What is being asked: From the listing below, reproduce word for word the part that opens with the line containing "cell,delay [ps]" and closes with the line containing "Clock: 2.04 / 0.00212 / 0.00487 / 0.00275"; reproduce nothing else.

Records supplied:
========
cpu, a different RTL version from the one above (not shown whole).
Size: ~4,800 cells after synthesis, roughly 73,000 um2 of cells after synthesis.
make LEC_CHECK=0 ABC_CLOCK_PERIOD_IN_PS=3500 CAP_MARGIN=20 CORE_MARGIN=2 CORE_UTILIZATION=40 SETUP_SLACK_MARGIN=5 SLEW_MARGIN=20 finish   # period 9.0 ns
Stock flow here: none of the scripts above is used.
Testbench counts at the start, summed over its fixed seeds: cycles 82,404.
This design comes from an exercise in tuning for small area on the open sky130 flow, not from production work.
Only simulation tests tie the RTL to the original design; equivalence was not proved.
Power is estimated from default activity; no workload was simulated.

**config.mk**
```make
export PLATFORM = sky130hd
export DESIGN_NAME = mips_cpu_bus
export DESIGN_NICKNAME = mips_cpu_bus
export VERILOG_FILES = /design/flow/design.v
export SDC_FILE = /design/flow/constraint.sdc
export NUM_CORES = 4
export LEC_CHECK = 0
export CAP_MARGIN = 20
export CORE_MARGIN = 2
export CORE_UTILIZATION = 40
export SLEW_MARGIN = 20
```
**constraint.sdc**
```tcl
create_clock -name core_clock -period 10.0 [get_ports {clk}]
set_input_delay 2.0000 -clock core_clock [delete_from_list [all_inputs] [get_ports {clk}]]
set_output_delay 2.0000 -clock core_clock [all_outputs]
set_load 0.01 [all_outputs]
```
**design.v**
```verilog
package mips_isa_pkg;
  typedef logic [31:0] word_t;
  typedef logic [4:0]  reg_addr_t;
  typedef logic [5:0]  opcode_t;
  typedef logic [5:0]  funct_t;
  typedef logic [15:0] imm_t;
  localparam opcode_t OP_RTYPE = 6'h00;
  localparam opcode_t OP_J     = 6'h02;
  localparam opcode_t OP_BEQ   = 6'h04;
  localparam opcode_t OP_BNE   = 6'h05;
  localparam opcode_t OP_ADDIU = 6'h09;
  localparam opcode_t OP_ORI   = 6'h0d;
  localparam opcode_t OP_LUI   = 6'h0f;
  localparam opcode_t OP_LW    = 6'h23;
  localparam opcode_t OP_SW    = 6'h2b;
  localparam funct_t FN_SLL  = 6'h00;
  localparam funct_t FN_SRL  = 6'h02;
  localparam funct_t FN_JR   = 6'h08;
  localparam funct_t FN_ADDU = 6'h21;
  localparam funct_t FN_SUBU = 6'h23;
  localparam funct_t FN_AND  = 6'h24;
  localparam funct_t FN_OR   = 6'h25;
  localparam funct_t FN_XOR  = 6'h26;
  localparam funct_t FN_SLTU = 6'h2b;
  localparam word_t RESET_VECTOR = 32'hbfc0_0000;
  localparam reg_addr_t REG_V0 = 5'd2;
  localparam reg_addr_t REG_RA = 5'd31;
endpackage
package mips_ctrl_pkg;
  typedef enum logic [2:0] {
    ST_HALT,
    ST_FETCH,
    ST_DECODE,
    ST_EXEC,
    ST_MEM,
    ST_WB
  } cpu_state_e;
  typedef enum logic [3:0] {
    ALU_ADD,
    ALU_SUB,
    ALU_AND,
    ALU_OR,
    ALU_XOR,
    ALU_SLTU,
    ALU_SLL,
    ALU_SRL,
    ALU_LUI
  } alu_func_e;
  typedef enum logic {
    ALU_A_PC,
    ALU_A_REG
  } alu_a_sel_e;
  typedef enum logic [2:0] {
    ALU_B_REG,
    ALU_B_FOUR,
    ALU_B_SEXT,
    ALU_B_SEXT_SH2,
    ALU_B_ZEXT
  } alu_b_sel_e;
  typedef enum logic [1:0] {
    PC_SRC_ALU,
    PC_SRC_ALU_OUT,
    PC_SRC_JUMP,
    PC_SRC_REG_A
  } pc_src_e;
  typedef enum logic {
    REG_DST_RT,
    REG_DST_RD
  } reg_dst_e;
  localparam logic [3:0] BYTE_EN_ALL = 4'b1111;
endpackage
`timescale 1ns/1ps
module mips_cpu_alu
(
  input  mips_ctrl_pkg::alu_func_e  alu_func,
  input  mips_isa_pkg::word_t      a,
  input  mips_isa_pkg::word_t      b,
  input  logic [4:0] shamt,
  output mips_isa_pkg::word_t      result,
  output logic       condition
);
  always_comb begin
    case (alu_func)
      mips_ctrl_pkg::ALU_ADD:  result = a + b;
      mips_ctrl_pkg::ALU_SUB:  result = a - b;
      mips_ctrl_pkg::ALU_AND:  result = a & b;
      mips_ctrl_pkg::ALU_OR:   result = a | b;
      mips_ctrl_pkg::ALU_XOR:  result = a ^ b;
      mips_ctrl_pkg::ALU_SLTU: result = {31'd0, (a < b)};
      mips_ctrl_pkg::ALU_SLL:  result = b << shamt;
      mips_ctrl_pkg::ALU_SRL:  result = b >> shamt;
      mips_ctrl_pkg::ALU_LUI:  result = {b[15:0], 16'h0000};
      default:  result = a + b;
    endcase
  end
  assign condition = (a == b);
endmodule
`timescale 1ns/1ps
module mips_cpu_register_file
(
  input  logic      clk,
  input  logic      reset,
  input  logic      write_enable,
  input  mips_isa_pkg::reg_addr_t read_reg_1,
  input  mips_isa_pkg::reg_addr_t read_reg_2,
  input  mips_isa_pkg::reg_addr_t write_reg,
  input  mips_isa_pkg::word_t     write_data,
  output mips_isa_pkg::word_t     read_data_1,
  output mips_isa_pkg::word_t     read_data_2,
  output mips_isa_pkg::word_t     read_data_v0
);
  mips_isa_pkg::word_t regs [32];
  always_ff @(posedge clk) begin
    if (reset) begin
      for (int i = 0; i < 32; i++) begin
        regs[i] <= '0;
      end
    end else if (write_enable && write_reg != '0) begin
      regs[write_reg] <= write_data;
    end
  end
  assign read_data_1  = regs[read_reg_1];
  assign read_data_2  = regs[read_reg_2];
  assign read_data_v0 = regs[mips_isa_pkg::REG_V0];
endmodule
`timescale 1ns/1ps
module mips_cpu_controller
(
  input  logic       clk,
  input  logic       reset,
  input  mips_isa_pkg::opcode_t    opcode,
  input  mips_isa_pkg::funct_t     funct,
  input  logic       waitrequest,
  input  logic       condition,
  input  logic       pc_is_zero,
  output logic       read,
  output logic       write,
  output logic [3:0] byteenable,
  output logic       pc_write,
  output logic       ir_write,
  output logic       iord,
  output mips_ctrl_pkg::pc_src_e    pc_src,
  output logic       branch_latch,
  output logic       branch_taken,
  output logic       reg_write,
  output mips_ctrl_pkg::reg_dst_e   reg_dst,
  output logic       mem_to_reg,
  output mips_ctrl_pkg::alu_a_sel_e alu_a_sel,
  output mips_ctrl_pkg::alu_b_sel_e alu_b_sel,
  output mips_ctrl_pkg::alu_func_e  alu_func,
  output logic       alu_out_en,
  output logic       active
);
  mips_ctrl_pkg::cpu_state_e state, state_next;
  mips_ctrl_pkg::alu_func_e  rtype_func;
  logic       instr_done;
  always_ff @(posedge clk) begin
    if (reset) begin
      state <= mips_ctrl_pkg::ST_FETCH;
    end else begin
      state <= state_next;
    end
  end
  assign active     = (state != mips_ctrl_pkg::ST_HALT);
  assign byteenable = (read || write) ? mips_ctrl_pkg::BYTE_EN_ALL : 4'b0000;
  always_comb begin
    case (funct)
      mips_isa_pkg::FN_SUBU: rtype_func = mips_ctrl_pkg::ALU_SUB;
      mips_isa_pkg::FN_AND:  rtype_func = mips_ctrl_pkg::ALU_AND;
      mips_isa_pkg::FN_OR:   rtype_func = mips_ctrl_pkg::ALU_OR;
      mips_isa_pkg::FN_XOR:  rtype_func = mips_ctrl_pkg::ALU_XOR;
      mips_isa_pkg::FN_SLTU: rtype_func = mips_ctrl_pkg::ALU_SLTU;
      mips_isa_pkg::FN_SLL:  rtype_func = mips_ctrl_pkg::ALU_SLL;
      mips_isa_pkg::FN_SRL:  rtype_func = mips_ctrl_pkg::ALU_SRL;
      default: rtype_func = mips_ctrl_pkg::ALU_ADD;
    endcase
  end
  always_comb begin
    state_next   = state;
    instr_done   = 1'b0;
    read         = 1'b0;
    write        = 1'b0;
    pc_write     = 1'b0;
    ir_write     = 1'b0;
    iord         = 1'b0;
    pc_src       = mips_ctrl_pkg::PC_SRC_ALU;
    branch_latch = 1'b0;
    branch_taken = 1'b0;
    reg_write    = 1'b0;
    reg_dst      = mips_ctrl_pkg::REG_DST_RT;
    mem_to_reg   = 1'b0;
    alu_a_sel    = mips_ctrl_pkg::ALU_A_PC;
    alu_b_sel    = mips_ctrl_pkg::ALU_B_FOUR;
    alu_func     = mips_ctrl_pkg::ALU_ADD;
    alu_out_en   = 1'b0;
    case (state)
      mips_ctrl_pkg::ST_FETCH: begin
        read = 1'b1;
        if (!waitrequest) begin
          ir_write   = 1'b1;
          pc_write   = 1'b1;
          state_next = mips_ctrl_pkg::ST_DECODE;
        end
      end
      mips_ctrl_pkg::ST_DECODE: begin
        alu_b_sel  = mips_ctrl_pkg::ALU_B_SEXT_SH2;
        alu_out_en = 1'b1;
        state_next = mips_ctrl_pkg::ST_EXEC;
      end
      mips_ctrl_pkg::ST_EXEC: begin
        alu_a_sel  = mips_ctrl_pkg::ALU_A_REG;
        alu_out_en = 1'b1;
        state_next = mips_ctrl_pkg::ST_WB;
        case (opcode)
          mips_isa_pkg::OP_RTYPE: begin
            alu_b_sel = mips_ctrl_pkg::ALU_B_REG;
            alu_func  = rtype_func;
            if (funct == mips_isa_pkg::FN_JR) begin
              alu_out_en   = 1'b0;
              pc_src       = mips_ctrl_pkg::PC_SRC_REG_A;
              branch_latch = 1'b1;
              branch_taken = 1'b1;
              instr_done   = 1'b1;
            end
          end
          mips_isa_pkg::OP_ADDIU: alu_b_sel = mips_ctrl_pkg::ALU_B_SEXT;
          mips_isa_pkg::OP_ORI: begin
            alu_b_sel = mips_ctrl_pkg::ALU_B_ZEXT;
            alu_func  = mips_ctrl_pkg::ALU_OR;
          end
          mips_isa_pkg::OP_LUI: begin
            alu_b_sel = mips_ctrl_pkg::ALU_B_ZEXT;
            alu_func  = mips_ctrl_pkg::ALU_LUI;
          end
          mips_isa_pkg::OP_LW, mips_isa_pkg::OP_SW: begin
            alu_b_sel  = mips_ctrl_pkg::ALU_B_SEXT;
            state_next = mips_ctrl_pkg::ST_MEM;
          end
          mips_isa_pkg::OP_BEQ, mips_isa_pkg::OP_BNE: begin
            alu_b_sel    = mips_ctrl_pkg::ALU_B_REG;
            alu_func     = mips_ctrl_pkg::ALU_SUB;
            alu_out_en   = 1'b0;
            pc_src       = mips_ctrl_pkg::PC_SRC_ALU_OUT;
            branch_latch = 1'b1;
            branch_taken = (opcode == mips_isa_pkg::OP_BEQ) ? condition : !condition;
            instr_done   = 1'b1;
          end
          mips_isa_pkg::OP_J: begin
            alu_out_en   = 1'b0;
            pc_src       = mips_ctrl_pkg::PC_SRC_JUMP;
            branch_latch = 1'b1;
            branch_taken = 1'b1;
            instr_done   = 1'b1;
          end
          default: begin
            alu_out_en = 1'b0;
            instr_done = 1'b1;
          end
        endcase
      end
      mips_ctrl_pkg::ST_MEM: begin
        iord = 1'b1;
        if (opcode == mips_isa_pkg::OP_SW) begin
          write = 1'b1;
          if (!waitrequest) begin
            instr_done = 1'b1;
          end
        end else begin
          read = 1'b1;
          if (!waitrequest) begin
            state_next = mips_ctrl_pkg::ST_WB;
          end
        end
      end
      mips_ctrl_pkg::ST_WB: begin
        reg_write  = 1'b1;
        reg_dst    = (opcode == mips_isa_pkg::OP_RTYPE) ? mips_ctrl_pkg::REG_DST_RD : mips_ctrl_pkg::REG_DST_RT;
        mem_to_reg = (opcode == mips_isa_pkg::OP_LW);
        instr_done = 1'b1;
      end
      default: state_next = mips_ctrl_pkg::ST_HALT;
    endcase
    if (instr_done) begin
      state_next = pc_is_zero ? mips_ctrl_pkg::ST_HALT : mips_ctrl_pkg::ST_FETCH;
    end
  end
endmodule
`timescale 1ns/1ps
module mips_cpu_bus
(
  input  logic       clk,
  input  logic       reset,
  output logic       active,
  output mips_isa_pkg::word_t      register_v0,
  output mips_isa_pkg::word_t      address,
  output logic       write,
  output logic       read,
  input  logic       waitrequest,
  output mips_isa_pkg::word_t      writedata,
  output logic [3:0] byteenable,
  input  mips_isa_pkg::word_t      readdata
);
  function automatic logic [31:0] byte_swap(input logic [31:0] w);
    byte_swap = {w[7:0], w[15:8], w[23:16], w[31:24]};
  endfunction
  mips_isa_pkg::word_t pc, ir, reg_a, reg_b, alu_out, mdr;
  mips_isa_pkg::word_t branch_target;
  logic  branch_flag;
  mips_isa_pkg::word_t readdata_swapped;
  mips_isa_pkg::word_t rf_data_1, rf_data_2, rf_write_data;
  mips_isa_pkg::word_t alu_a, alu_b, alu_result;
  mips_isa_pkg::word_t sext_imm, zext_imm, jump_target, pc_next;
  logic  condition, stall, pc_is_zero;
  mips_isa_pkg::opcode_t   opcode;
  mips_isa_pkg::funct_t    funct;
  mips_isa_pkg::reg_addr_t rs, rt, rd, write_reg;
  mips_isa_pkg::imm_t      imm;
  logic [4:0] shamt;
  logic       pc_write, ir_write, iord, branch_latch, branch_taken;
  logic       reg_write, mem_to_reg, alu_out_en;
  mips_ctrl_pkg::pc_src_e    pc_src;
  mips_ctrl_pkg::reg_dst_e   reg_dst;
  mips_ctrl_pkg::alu_a_sel_e alu_a_sel;
  mips_ctrl_pkg::alu_b_sel_e alu_b_sel;
  mips_ctrl_pkg::alu_func_e  alu_func;
  assign opcode = ir[31:26];
  assign rs     = ir[25:21];
  assign rt     = ir[20:16];
  assign rd     = ir[15:11];
  assign shamt  = ir[10:6];
  assign funct  = ir[5:0];
  assign imm    = ir[15:0];
  assign sext_imm    = {{16{imm[15]}}, imm};
  assign zext_imm    = {16'h0000, imm};
  assign jump_target = {pc[31:28], ir[25:0], 2'b00};
  assign readdata_swapped = byte_swap(readdata);
  assign writedata        = byte_swap(reg_b);
  assign address          = iord ? alu_out : pc;
  assign stall      = (read || write) && waitrequest;
  assign pc_is_zero = (pc == '0);
  assign alu_a = (alu_a_sel == mips_ctrl_pkg::ALU_A_REG) ? reg_a : pc;
  always_comb begin
    case (alu_b_sel)
      mips_ctrl_pkg::ALU_B_REG:      alu_b = reg_b;
      mips_ctrl_pkg::ALU_B_FOUR:     alu_b = 32'd4;
      mips_ctrl_pkg::ALU_B_SEXT:     alu_b = sext_imm;
      mips_ctrl_pkg::ALU_B_SEXT_SH2: alu_b = {sext_imm[29:0], 2'b00};
      mips_ctrl_pkg::ALU_B_ZEXT:     alu_b = zext_imm;
      default:        alu_b = reg_b;
    endcase
  end
  always_comb begin
    case (pc_src)
      mips_ctrl_pkg::PC_SRC_ALU:     pc_next = alu_result;
      mips_ctrl_pkg::PC_SRC_ALU_OUT: pc_next = alu_out;
      mips_ctrl_pkg::PC_SRC_JUMP:    pc_next = jump_target;
      mips_ctrl_pkg::PC_SRC_REG_A:   pc_next = reg_a;
      default:        pc_next = alu_result;
    endcase
  end
  assign write_reg     = (reg_dst == mips_ctrl_pkg::REG_DST_RD) ? rd : rt;
  assign rf_write_data = mem_to_reg ? mdr : alu_out;
  always_ff @(posedge clk) begin
    if (reset) begin
      pc          <= mips_isa_pkg::RESET_VECTOR;
      branch_flag <= 1'b0;
    end else begin
      if (pc_write) begin
        pc <= branch_flag ? branch_target : pc_next;
      end
      if (branch_latch) begin
        branch_flag <= branch_taken;
      end else if (pc_write) begin
        branch_flag <= 1'b0;
      end
    end
  end
  always_ff @(posedge clk) begin
    if (ir_write) begin
      ir <= readdata_swapped;
    end
    if (!stall) begin
      reg_a <= rf_data_1;
      reg_b <= rf_data_2;
    end
    if (alu_out_en) begin
      alu_out <= alu_result;
    end
    if (read && iord && !waitrequest) begin
      mdr <= readdata_swapped;
    end
    if (branch_latch) begin
      branch_target <= pc_next;
    end
  end
  mips_cpu_controller u_controller (
    .clk          (clk),
    .reset        (reset),
    .opcode       (opcode),
    .funct        (funct),
    .waitrequest  (waitrequest),
    .condition    (condition),
    .pc_is_zero   (pc_is_zero),
    .read         (read),
    .write        (write),
    .byteenable   (byteenable),
    .pc_write     (pc_write),
    .ir_write     (ir_write),
    .iord         (iord),
    .pc_src       (pc_src),
    .branch_latch (branch_latch),
    .branch_taken (branch_taken),
    .reg_write    (reg_write),
    .reg_dst      (reg_dst),
    .mem_to_reg   (mem_to_reg),
    .alu_a_sel    (alu_a_sel),
    .alu_b_sel    (alu_b_sel),
    .alu_func     (alu_func),
    .alu_out_en   (alu_out_en),
    .active       (active)
  );
  mips_cpu_register_file u_register_file (
    .clk          (clk),
    .reset        (reset),
    .write_enable (reg_write),
    .read_reg_1   (rs),
    .read_reg_2   (rt),
    .write_reg    (write_reg),
    .write_data   (rf_write_data),
    .read_data_1  (rf_data_1),
    .read_data_2  (rf_data_2),
    .read_data_v0 (register_v0)
  );
  mips_cpu_alu u_alu (
    .alu_func  (alu_func),
    .a         (alu_a),
    .b         (alu_b),
    .shamt     (shamt),
    .result    (alu_result),
    .condition (condition)
  );
endmodule
```
**run.sh**
```bash
#!/bin/bash
# synth_recipe.tcl (not shown) runs the flow's synth.tcl, then flattens the netlist and writes it again
# the make line also repeats each setting of config.mk as NAME=value (left out here)
make -C /OpenROAD-flow-scripts/flow DESIGN_CONFIG=/design/flow/config.mk WORK_HOME=/design/flow/orfs CLKGATE_MAP_FILE= SYNTH_SCRIPT=/design/flow/synth_recipe.tcl finish
```
==> summary.txt <==
outcome=finished clean; post-route setup TNS=0 ps; placed cells=7,748; Post-CTS Resized=0; Synth Cell Area=71,860 um2; Slew headroom=0.1874; GRT met3 Usage=0.07221; CP startpoint kind=flop; hold buffers post-CTS=0; met1 Use GR=0.4134; required time of the critical path=~11,000 ps; final instance area=80,340 um2; hold crit path type=flop to flop; measured slew at the worst slew-check pin=1188 ps; VDD IR-drop max=0.1765 mV; vias per std cell=6.700; fin cells=between 7,000 and 8,000; fill cell count=approximately 16,000; via count=53,530; post-detail-place hpwl=about 200,000 um; Syn. warnings=4; Routability Congestion=1.081; Critical path origin=ir[26]; DRC Markers=0; Layout Utilization=0.4503; maximum fanout along the worst path=14; CTS tree=yes; GR peak layer=met2; flops & latches, synth=1,252; routed length per instance=36.24 um; clock buffer count from CTS=133; static leakage=27.72 nW; CTS sink cnt=1,252; Starting Density=0.4028; CTS H-tree lvls=4; Placed Area=76,110 um2; Buffers on Ports=137; first-pass detailed-route iteration total=8; Min Hold Slack=525.2 ps; row cnt=155; Die H=427.9 um; total global routing overflow=0; Synth Flop Type=edfxtp_1; Final Skew=29.24 ps; Setup CP Type=flop to flop; part of the Yosys area used for sequential elements=0.5182; clock latency (worst-skew pair)=790 ps; Mapped Cells=5,623; synthesized area per cell=~13 um2; Worst Hold Launch=branch_target[9]; clk slew on worst S/H paths=60 ps; crit path time final=6401 ps; clk buf depth=3; EDFF count, synth=1,216; post-CTS setup buffers=0; Starting DRT DRC Count=9,439; met2 usage=0.4671; clock root cell=clkbuf_16; area grow syn2layout=11.80%; fraction of registers with async set or reset after synthesis=0; Final Max Tran Viols=0; Critical Path AT=7010 ps; RSZ-0062 raised after global routing=false; Distinct cells, synth=97; GRT Total Usage=0.3101; first-pass GRT wire length=401,200 um; max-cap viol count=0; Critical Path End Type=flop; core area=178,400 um2; vias in the first global route=50,330; fmax=0.1562 GHz; Routed Antenna Nets=0; final hold vios=0; proportion of layout cells with a drive suffix above 1=0.2257; final period utilization=0.6401; die width=427.9 um; aggregate routed wire length=289,600 um; die area=around 180,000 um2; initial antenna violation count=22; largest net degree at the start of global routing=127; pwr dens=between 200 and 250 nW/um2; Final nets=between 5,000 and 6,000; IO Count=138; reg2reg start=ir[26]; final setup fails=0
-- worst max-delay path, cell delays in order (launching register included) --
cell,delay [ps]
edfxtp_1,570
nor2b_1,610
nor2_2,260
a32oi_1,530
nor2_1,210
ha_1,290
fa_1,470
o21ba_2,220
a2111o_1,430
a31oi_1,400
a221oi_1,180
buf_4,190
o31ai_2,650
o2bb2ai_1,150
mux2_2,280
a2111o_1,440
nor2_1,180
o2111ai_1,150
-- power breakdown --
part / leakage [nW] / switching [W] / total [W] / internal (W)
Clock: 2.04 / 0.00212 / 0.00487 / 0.00275
Sequential: 12.7 / 0.000592 / 0.00689 / 0.00630
Combinational: 13.0 / 0.00493 / 0.00766 / 0.00273
Total: 27.7 / 0.00765 / 0.0194 / 0.0118
-- cells in the mapped netlist (19+ instances only) --
library cell | count | area [um2]
nand3_1 | 87 | 435.4
clkbuf_1 | 444 | 1667
mux4_2 | 667 | 15020
mux2i_1 | 74 | 740.7
ha_1 | 96 | 1201
a21o_1 | 21 | 157.7
o21a_1 | 32 | 240.2
inv_1 | 119 | 446.7
nor4_1 | 26 | 162.7
o211ai_1 | 54 | 405.4
buf_1 | 75 | 281.5
nor3_1 | 54 | 270.3
buf_2 | 23 | 115.1
a211oi_1 | 38 | 285.3
mux2_2 | 119 | 1340
a22oi_1 | 19 | 142.6
o21ai_0 | 127 | 635.6
edfxtp_1 | 1216 | 36520
a221oi_1 | 27 | 236.5
and3_1 | 20 | 125.1
nand2b_1 | 19 | 118.9
a21oi_1 | 177 | 885.9
dfxtp_1 | 36 | 720.7
nand4_1 | 28 | 175.2
nor2_1 | 1168 | 4384
and2_1 | 27 | 168.9
xnor2_1 | 20 | 175.2
nand2_1 | 424 | 1592
a31oi_1 | 30 | 187.7
-- state kept, by name, summed over array words and instances (netlist names) --
signal                flops
alu_out                  32
branch_flag               1
branch_target            32
ir                       32
mdr                      32
pc                       32
reg_a                    32
reg_b                    32
u_controller.state        3
u_register_file.regs   1024
-- cells in the final DEF (no fill, tap or decap), types with 28 or more instances in the layout --
master and instances:
a211oi_1 38, a21oi_1 176, a31oi_1 30, buf_4 143, clkbuf_1 33, clkbuf_16 137, clkdlybuf4s50_1 136, conb_1 32
dfxtp_1 36, edfxtp_1 1216, ha_1 96, inv_1 118, mux2_2 119, mux2i_1 42, mux2i_4 32, mux4_2 667
nand2_1 359, nand2_2 56, nand3_1 87, nand4_1 28, nor2_1 1167, nor3_1 48, o211ai_1 54, o21a_1 32
o21ai_0 127
-- final timing paths --
| path | end | slack, ps | cells after the start |
|---|---|---|---|
| setup / recovery | pc[22] | 3600 | 17 |
| hold / removal | pc[9] | 530 | 2 |
| setup reg to reg | pc[22] | 3600 | 17 |
| hold reg to reg | pc[9] | 530 | 2 |
-- logic make-up (layout without fill, tap and decap cells) --
group	after synthesis	after routing	synth area share
AOI/OAI and AO/OA	778	778	0.07564
xor gates and xnor gates	23	23	0.002803
adders and majority gates	98	98	0.01727
buffers and inverters	673	651	0.03594
DFF	1252	1252	0.5182
muxes	860	860	0.2380
other	1	35	0.00005218
and+or+nand+nor	1938	1938	0.1121
-- per-stage QoR --
stage | power, W | setup WS, ps
after floorplan | 0.01109 | 4566
after global placement | 0.01434 | 3464
after detailed placement | 0.01435 | 3393
after CTS | 0.01916 | 3397
after global routing | 0.01988 | 3138
final | 0.01943 | 3599
-- layer usage --
| layer | vias up | routed length (um) |
|---|---|---|
| met3 | 695 | 34680 |
| met2 | 3920 | 128300 |
| met4 | 20 | 20400 |
| met5 | - | 124 |
| met1 | 27510 | 106000 |
| li1 | 21390 | - |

Your response:
cell,delay [ps]
edfxtp_1,570
nor2b_1,610
nor2_2,260
a32oi_1,530
nor2_1,210
ha_1,290
fa_1,470
o21ba_2,220
a2111o_1,430
a31oi_1,400
a221oi_1,180
buf_4,190
o31ai_2,650
o2bb2ai_1,150
mux2_2,280
a2111o_1,440
nor2_1,180
o2111ai_1,150
-- power breakdown --
part / leakage [nW] / switching [W] / total [W] / internal (W)
Clock: 2.04 / 0.00212 / 0.00487 / 0.00275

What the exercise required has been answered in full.